A polyclonal or monoclonal antibody that specifically recognizes
and binds to an epitope expressed by one of the plurality of cell
types, which is labeled with, for example, a fluorescent dye, is
added to the cell-culturing device, and allowed to bind to the
cells. In this process, one type of antibody may be used
corresponding to one cell type. Alternatively, a plurality of
antibodies may be used corresponding to respective cell types, and
the antibodies may be labeled with different fluorescent dyes. The
added antibody makes it possible to detect the positional
information of the cell or cell colony to be sorted (3). Then, the
cell or cell colony to be sorted in the cell-culturing device is
detected by a color CCD camera, and the detected positional
information is transferred to a personal computer (PC) (4). Based
on the positional information, light is irradiated on the position
of the target cell or cell colony. The light irradiation causes a
change in the adhesive properties of the photo-responsive
composition, or a reduction in adhesiveness of the photo-responsive
composition, where the cell or cell colony is located. Thus, the
target cell or cell colony can be selectively released from the
surface of the cell-culturing device, and sortingly collected
(5).
[0059] FIG. 2 is a flow chart showing a cell sorting method of the
present invention in which a plurality of cell types are each
sortingly collected. For sortingly collecting a plurality of cell
types, a plurality of differently labeled antibodies, for example
each with a different fluorescent dye, are used that correspond to
each respective cell type. Each different antibody specifically
recognizes and binds to an epitope unique to one of the plurality
of cell types (1). The positional information of each of the cell
types is obtained based on differences in fluorescence of the
fluorescent dyes, and then light is locally irradiated on the
position of the cell generating a specific fluorescence to release
that one cell type or cell colony located at the position, and then
the released cell or cell colony is collected (2). Then, light is
irradiated on another position where a second type of cell or cell
colony to be subsequently collected is located, thus releasing the
second cell or cell colony which is then collected (3). The above
process can be repeated to sortingly collect the cells for each of
the plurality of cell types.
[0060] While a plurality of cell types are sorted, respectively, in
the above description, the present invention is not limited to this
process. For example, light may be irradiated over the entire
surface of the cell-culturing device to release all of the cells
attached to the photo-responsive composition and the cells then
collected. This method is particularly useful when a large amount
of one kind of cell is to be cultured and collected.

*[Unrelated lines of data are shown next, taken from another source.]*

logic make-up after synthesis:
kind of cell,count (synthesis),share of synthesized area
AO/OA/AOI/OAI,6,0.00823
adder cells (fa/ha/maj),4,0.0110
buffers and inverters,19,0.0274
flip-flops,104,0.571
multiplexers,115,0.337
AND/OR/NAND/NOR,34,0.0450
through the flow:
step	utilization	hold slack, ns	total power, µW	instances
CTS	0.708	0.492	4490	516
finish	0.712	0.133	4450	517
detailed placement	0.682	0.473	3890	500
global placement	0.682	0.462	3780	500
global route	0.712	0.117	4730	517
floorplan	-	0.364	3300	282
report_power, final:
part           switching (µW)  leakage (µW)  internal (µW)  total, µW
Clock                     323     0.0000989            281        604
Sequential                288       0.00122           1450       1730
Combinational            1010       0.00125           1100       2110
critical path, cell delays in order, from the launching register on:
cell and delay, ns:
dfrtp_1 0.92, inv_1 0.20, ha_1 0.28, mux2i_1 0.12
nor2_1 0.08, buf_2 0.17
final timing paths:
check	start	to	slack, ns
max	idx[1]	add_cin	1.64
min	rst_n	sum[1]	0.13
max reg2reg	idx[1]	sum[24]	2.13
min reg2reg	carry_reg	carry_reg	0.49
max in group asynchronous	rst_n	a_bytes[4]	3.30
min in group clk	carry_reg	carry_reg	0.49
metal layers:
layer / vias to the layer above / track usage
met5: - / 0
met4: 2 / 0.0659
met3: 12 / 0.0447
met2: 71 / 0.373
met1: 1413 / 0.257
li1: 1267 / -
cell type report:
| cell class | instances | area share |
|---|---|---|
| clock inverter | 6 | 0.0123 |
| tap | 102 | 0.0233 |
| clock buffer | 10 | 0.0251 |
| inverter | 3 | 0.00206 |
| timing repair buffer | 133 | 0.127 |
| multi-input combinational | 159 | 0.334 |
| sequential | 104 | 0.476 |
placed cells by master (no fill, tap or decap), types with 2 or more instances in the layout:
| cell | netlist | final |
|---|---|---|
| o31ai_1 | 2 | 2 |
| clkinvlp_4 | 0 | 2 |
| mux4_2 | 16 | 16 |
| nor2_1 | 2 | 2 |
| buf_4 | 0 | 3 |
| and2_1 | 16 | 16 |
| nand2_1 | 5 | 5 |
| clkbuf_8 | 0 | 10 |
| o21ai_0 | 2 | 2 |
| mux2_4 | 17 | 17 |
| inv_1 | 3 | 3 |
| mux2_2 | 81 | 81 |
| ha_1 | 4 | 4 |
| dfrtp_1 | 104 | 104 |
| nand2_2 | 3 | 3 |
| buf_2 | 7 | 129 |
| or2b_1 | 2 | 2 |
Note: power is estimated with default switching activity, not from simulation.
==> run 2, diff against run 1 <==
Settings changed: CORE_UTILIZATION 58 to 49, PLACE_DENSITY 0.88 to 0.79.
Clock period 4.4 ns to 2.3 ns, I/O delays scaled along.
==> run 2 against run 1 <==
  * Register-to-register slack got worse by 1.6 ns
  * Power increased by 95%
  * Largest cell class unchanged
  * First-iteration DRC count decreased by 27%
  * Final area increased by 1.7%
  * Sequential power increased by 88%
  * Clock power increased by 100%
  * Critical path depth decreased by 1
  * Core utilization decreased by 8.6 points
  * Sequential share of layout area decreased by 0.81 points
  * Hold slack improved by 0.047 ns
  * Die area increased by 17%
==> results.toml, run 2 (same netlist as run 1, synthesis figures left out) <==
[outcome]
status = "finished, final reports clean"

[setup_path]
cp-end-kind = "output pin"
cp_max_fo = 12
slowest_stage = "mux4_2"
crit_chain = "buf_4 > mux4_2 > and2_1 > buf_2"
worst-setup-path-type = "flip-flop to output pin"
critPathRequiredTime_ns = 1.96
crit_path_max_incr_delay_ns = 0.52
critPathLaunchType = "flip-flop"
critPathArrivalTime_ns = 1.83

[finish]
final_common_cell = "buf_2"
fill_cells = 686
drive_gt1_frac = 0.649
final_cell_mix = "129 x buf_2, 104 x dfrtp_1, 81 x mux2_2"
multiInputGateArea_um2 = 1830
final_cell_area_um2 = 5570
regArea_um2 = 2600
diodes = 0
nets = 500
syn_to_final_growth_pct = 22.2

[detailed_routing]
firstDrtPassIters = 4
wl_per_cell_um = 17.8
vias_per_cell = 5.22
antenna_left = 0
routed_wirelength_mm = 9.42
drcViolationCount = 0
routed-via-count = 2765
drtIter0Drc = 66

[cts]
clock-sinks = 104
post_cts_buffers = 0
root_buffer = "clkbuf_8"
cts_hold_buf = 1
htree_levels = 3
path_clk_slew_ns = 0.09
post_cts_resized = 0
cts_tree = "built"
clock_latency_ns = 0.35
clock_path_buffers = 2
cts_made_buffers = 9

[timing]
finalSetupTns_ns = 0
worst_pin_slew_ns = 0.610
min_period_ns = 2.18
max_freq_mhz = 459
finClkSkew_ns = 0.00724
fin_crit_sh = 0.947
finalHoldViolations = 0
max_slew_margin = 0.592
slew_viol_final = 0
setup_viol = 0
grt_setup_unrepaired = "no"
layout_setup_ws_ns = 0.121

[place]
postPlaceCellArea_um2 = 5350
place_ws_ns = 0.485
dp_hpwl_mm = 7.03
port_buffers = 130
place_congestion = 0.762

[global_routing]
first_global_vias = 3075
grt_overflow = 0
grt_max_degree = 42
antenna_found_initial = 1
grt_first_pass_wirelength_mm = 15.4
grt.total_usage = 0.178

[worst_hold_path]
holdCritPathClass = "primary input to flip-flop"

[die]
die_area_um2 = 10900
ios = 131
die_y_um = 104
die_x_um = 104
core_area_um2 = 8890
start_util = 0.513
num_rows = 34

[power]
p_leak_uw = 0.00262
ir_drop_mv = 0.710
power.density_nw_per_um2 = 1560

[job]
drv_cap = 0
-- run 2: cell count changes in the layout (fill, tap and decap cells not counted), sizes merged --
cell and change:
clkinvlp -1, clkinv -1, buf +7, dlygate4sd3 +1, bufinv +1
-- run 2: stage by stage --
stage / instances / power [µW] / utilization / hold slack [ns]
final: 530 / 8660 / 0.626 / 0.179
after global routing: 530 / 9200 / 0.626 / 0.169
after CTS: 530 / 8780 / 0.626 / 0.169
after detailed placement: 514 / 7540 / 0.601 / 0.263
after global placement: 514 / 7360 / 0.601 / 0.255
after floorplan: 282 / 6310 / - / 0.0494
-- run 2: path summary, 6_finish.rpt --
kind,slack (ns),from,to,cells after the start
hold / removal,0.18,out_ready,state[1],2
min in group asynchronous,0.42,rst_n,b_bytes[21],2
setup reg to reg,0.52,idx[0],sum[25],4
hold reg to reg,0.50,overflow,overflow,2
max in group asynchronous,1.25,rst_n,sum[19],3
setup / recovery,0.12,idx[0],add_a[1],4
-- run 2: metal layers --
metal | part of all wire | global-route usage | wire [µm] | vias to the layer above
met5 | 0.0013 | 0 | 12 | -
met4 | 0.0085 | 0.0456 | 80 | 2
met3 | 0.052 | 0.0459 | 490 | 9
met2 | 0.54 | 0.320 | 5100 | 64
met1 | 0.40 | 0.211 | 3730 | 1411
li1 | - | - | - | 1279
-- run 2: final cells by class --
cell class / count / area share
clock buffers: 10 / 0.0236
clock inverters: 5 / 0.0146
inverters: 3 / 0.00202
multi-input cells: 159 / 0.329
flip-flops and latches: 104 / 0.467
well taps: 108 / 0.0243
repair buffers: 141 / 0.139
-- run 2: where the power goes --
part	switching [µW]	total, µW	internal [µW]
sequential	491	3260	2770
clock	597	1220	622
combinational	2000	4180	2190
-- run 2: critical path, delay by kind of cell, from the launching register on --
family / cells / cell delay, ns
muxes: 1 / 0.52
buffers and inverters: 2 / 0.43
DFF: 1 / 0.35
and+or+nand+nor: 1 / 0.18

[0061] In the present invention, various fluorescent labeling
methods may be used as well as the above method of using
fluorescent dye. For example, a polynucleotide encoding an enzyme
constituting a luminous system, such as luciferase, may be
introduced into a cell. Further, for sorting cells having different
morphologies, a target cell may be sortingly collected through
light irradiation under microscopic observation, without particular
fluorescence labeling.
[0062] With reference to FIG. 3, one modification of the
aforementioned culturing/sorting method will be described
below.
[0063] In FIG. 3, a flow chart (I) shows a process of cultivating a
pure culture of only a specific cell type.
[0064] In order to cultivate a pure culture of only a specific cell
type, the photo-responsive composition of the present invention is
formed, for example, on the aforementioned culture dish, and the
specific cell type is cultured in the device (1). If another cell
type invades therein during culturing, light can be sequentially
irradiated on the positions of the invading cells to release and
remove the invading cells (2), and only the desired cell type will
be left on the photo-responsive composition and continuously
cultured (3). For identifying the invading cells, the specific cell
type to be cultivated as a pure culture may be labeled with
fluorescence to allow non-fluorescent-labeled cells to be
identified as the invading cells. Alternatively, if the invading
cells can be morphologically identified, the invaded cells can be
released and removed through light irradiation under microscopic
observation, without particular fluorescence labeling, in the same
manner as described above.
[0065] In FIG. 3, a flow chart (II) shows a process of patterning
cells and co-culturing a plurality of patterned cells.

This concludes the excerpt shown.